WHAT YOU NEED TO DO
Every entry has to be output exactly, with none skipped.

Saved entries
----------------------------------------
===== config.mk =====
export PLATFORM = sky130hd
export DESIGN_NAME = lrsd_decoder
export DESIGN_NICKNAME = d
export VERILOG_FILES = /design/src/hdl/lrsd_decoder.v /design/src/hdl/lrsd_diff_out.v /design/src/hdl/lrsd_reg_mem.v
export VERILOG_INCLUDE_DIRS = /design/src /design/src/hdl
export SDC_FILE = /design/constraint.sdc
export NUM_CORES = 1
export LEC_CHECK = 0
export BUFFER_PORTS_ARGS = -buffer_cell sky130_fd_sc_hd__buf_2
export CAP_MARGIN = 40
export CORE_MARGIN = 5
export CORE_UTILIZATION = 53
export DETAILED_ROUTE_END_ITERATION = 6
export MAX_ROUTING_LAYER = met4
export PLACE_DENSITY = 0.75
export SLEW_MARGIN = 20
export SYNTH_ARGS = -nofsm -noshare
export SYNTH_HDL_FRONTEND = slang
export SYNTH_SLANG_ARGS = --single-unit

===== constraint.sdc =====
create_clock -name clk -period 4.1 [get_ports clk]
set_input_delay 0.41 -clock clk [delete_from_list [all_inputs] [get_ports clk]]
set_output_delay 0.41 -clock clk [all_outputs]
set_load 0.01 [all_outputs]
----------------------------------------
EXERCISE RESULT
===== config.mk =====
export PLATFORM = sky130hd
export DESIGN_NAME = lrsd_decoder
export DESIGN_NICKNAME = d
export VERILOG_FILES = /design/src/hdl/lrsd_decoder.v /design/src/hdl/lrsd_diff_out.v /design/src/hdl/lrsd_reg_mem.v
export VERILOG_INCLUDE_DIRS = /design/src /design/src/hdl
export SDC_FILE = /design/constraint.sdc
export NUM_CORES = 1
export LEC_CHECK = 0
export BUFFER_PORTS_ARGS = -buffer_cell sky130_fd_sc_hd__buf_2
export CAP_MARGIN = 40
export CORE_MARGIN = 5
export CORE_UTILIZATION = 53
export DETAILED_ROUTE_END_ITERATION = 6
export MAX_ROUTING_LAYER = met4
export PLACE_DENSITY = 0.75
export SLEW_MARGIN = 20
export SYNTH_ARGS = -nofsm -noshare
export SYNTH_HDL_FRONTEND = slang
export SYNTH_SLANG_ARGS = --single-unit

===== constraint.sdc =====
create_clock -name clk -period 4.1 [get_ports clk]
set_input_delay 0.41 -clock clk [delete_from_list [all_inputs] [get_ports clk]]
set_output_delay 0.41 -clock clk [all_outputs]
set_load 0.01 [all_outputs]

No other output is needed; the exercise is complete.